Additional configuring:
- Under the General tab, mark the checkbox Has teams as true and set the maximum number of members per team to number that makes sense (e.g. our demonstration uses 3).
- You may also want to login to the account of each student you add (they all have "**password**" as their passwords), and help that student bid the topics just like how you did with our OSS project! The algorithm works more effectively when there are bids presented in the system. And by signing up topics, you indirectly create teams for them. We know this process can be very tedious, so thank you ahead for your patience!
Here are some data we used in our recording, you are free to come up with your own!
| User id | First Choice | Second Choice | Third Choice | | ---------------------------------- | ------------ | ------------- | ------------ | | student558 | 1 | | | | student559, student562, student563 | 2 | 3 | 1 | | student560, student561 | 2 | 1 | | | student564 | 1 | 2 | | | student565 | 3 | | | | student566 | 2 | | |
Return to the Assignments page after you set up the New test assignment, and retry the orange book icon. You should be indicated that the intelligent assignment has run successfully. You can check the teaming result under the Topics tab of the edit page. The above data generate the teaming result of the following.
Future Improvements
- Improving the RSpec test for assigning open topics for teams without topics. The new test only checks for 1 open assignment and 1 unassigned team.
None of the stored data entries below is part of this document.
[src/rtl/pipe_adder_pkg.sv]
// pipe_adder_pkg
//   Shared configuration helpers for the pipelined chunked adder.
//   - PA_DEF_WIDTH / PA_DEF_STAGES : default geometry of pipe_adder
//   - pa_chunk()    : bits resolved per pipeline stage
//   - pa_width_ok() : legality of a WIDTH/STAGES pair (WIDTH must split evenly)
package pipe_adder_pkg;

  localparam int PA_DEF_WIDTH  = 32;
  localparam int PA_DEF_STAGES = 4;

  function automatic int pa_chunk(input int width, input int stages);
    return width / stages;
  endfunction

  function automatic bit pa_width_ok(input int width, input int stages);
    return (stages > 0) && (width >= stages) && ((width % stages) == 0);
  endfunction

endpackage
The method is capable of assigning multiple open topics for multiple unassigned teams, but testing for this would require more Factory objects for assignments and teams. While the new test provides code coverage for the entire method, the nested loops currently only run through a single time before completion, which is not always the case in a realistic setting.
- Improving the time-space complexity for the method that merges bids from teams that are merging together. The existing method requires iterating through each member's bidding information to create a hash map. Then there is a nest iteration for the included topics. Afterwards there is an additional iterations through to exclude topics without bids.